Theoretical Studies of Nonresonant Charge-Transfer Processes Using a Multistate Molecular Wave-Function Approach:Li+Na+↔Li++Na

Abstract

The charge-transfer processes for the collisions $\mathrm{Li}+{\mathrm{Na}}^{+}\to {\mathrm{Li}}^{+}+\mathrm{Na}$ and $\mathrm{Na}+{\mathrm{Li}}^{+}\to {\mathrm{Na}}^{+}+\mathrm{Li}$ have been studied theoretically using the first six molecular states in a multistate impact-parameter approach (using the Born-Oppenheimer breakdown terms to couple the states).
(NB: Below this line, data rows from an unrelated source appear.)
===== src/rtl/m_issue_ctrl_pkg.sv =====
// m_issue_ctrl_pkg: shared M-unit encodings plus issue-controller state and error types
package m_issue_ctrl_pkg;

    localparam logic [6:0] OPCODE        = 7'b0110011;
    localparam logic [6:0] OPCODE_CUSTOM = 7'b0001011;
    localparam logic [6:0] M_FUNCT7      = 7'b0000001;

    typedef enum logic [2:0] {
        MUL    = 3'd0,
        MULH   = 3'd1,
        MULHSU = 3'd2,
        MULHU  = 3'd3,
        DIV    = 3'd4,
        DIVU   = 3'd5,
        REM    = 3'd6,
        REMU   = 3'd7
    } m_func3_t;

    typedef enum logic [2:0] {
        ADDMOD = 3'd0,
        SUBMOD = 3'd1,
        MODQ   = 3'd2
    } m_func3_custom_t;

    typedef enum logic [2:0] {
        ST_IDLE,
        ST_ISSUE,
        ST_WAIT,
        ST_WB,
        ST_ERR
    } m_issue_state_t;

    typedef enum logic [1:0] {
        ERR_NONE    = 2'd0,
        ERR_ILLEGAL = 2'd1,
        ERR_TIMEOUT = 2'd2
    } m_issue_err_t;

    function automatic logic is_custom_func3(input logic [2:0] f3);
        return f3 == ADDMOD || f3 == SUBMOD || f3 == MODQ;
    endfunction

endpackage
`config.mk`:
```
export PLATFORM = sky130hd
export DESIGN_NAME = psum_accumulator
export DESIGN_NICKNAME = d
export VERILOG_FILES = /design/src/rtl/psum_pkg.sv /design/src/rtl/psum_requant.sv /design/src/rtl/psum_accumulator.sv
export SDC_FILE = /design/constraint.sdc
export NUM_CORES = 1
export LEC_CHECK = 0
export BUFFER_PORTS_ARGS = -buffer_cell sky130_fd_sc_hd__buf_4
export CORE_MARGIN = 2
export CORE_UTILIZATION = 30
export DETAILED_ROUTE_END_ITERATION = 12
export GPL_TIMING_DRIVEN = 0
export MAX_ROUTING_LAYER = met4
export SLEW_MARGIN = 15
export SYNTH_ARGS = -nofsm -noshare
export SYNTH_HDL_FRONTEND = slang
export SYNTH_SLANG_ARGS = --single-unit
```
`constraint.sdc`:
```
create_clock -name clk -period 16.25 [get_ports clk]
set_clock_uncertainty 0.1 [all_clocks]
set_input_delay 1.625 -clock clk [delete_from_list [all_inputs] [get_ports clk]]
set_output_delay 1.625 -clock clk [all_outputs]
set_load 0.03 [all_outputs]
```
The results lead to a rather simple description of the charge-transfer process involving primarily transitions between the $1{}_{}{}^2{}_{}{}^{}\Sigma _{}^{+}{}_{}{}^{}$ and $2{}_{}{}^2{}_{}{}^{}\Sigma _{}^{+}{}_{}{}^{}$ states and between the $2{}_{}{}^2{}_{}{}^{}\Sigma _{}^{+}{}_{}{}^{}$ and $1{}_{}{}^2{}_{}{}^{}\Pi$ states of the Li${\mathrm{Na}}^{+}$ quasimolecule.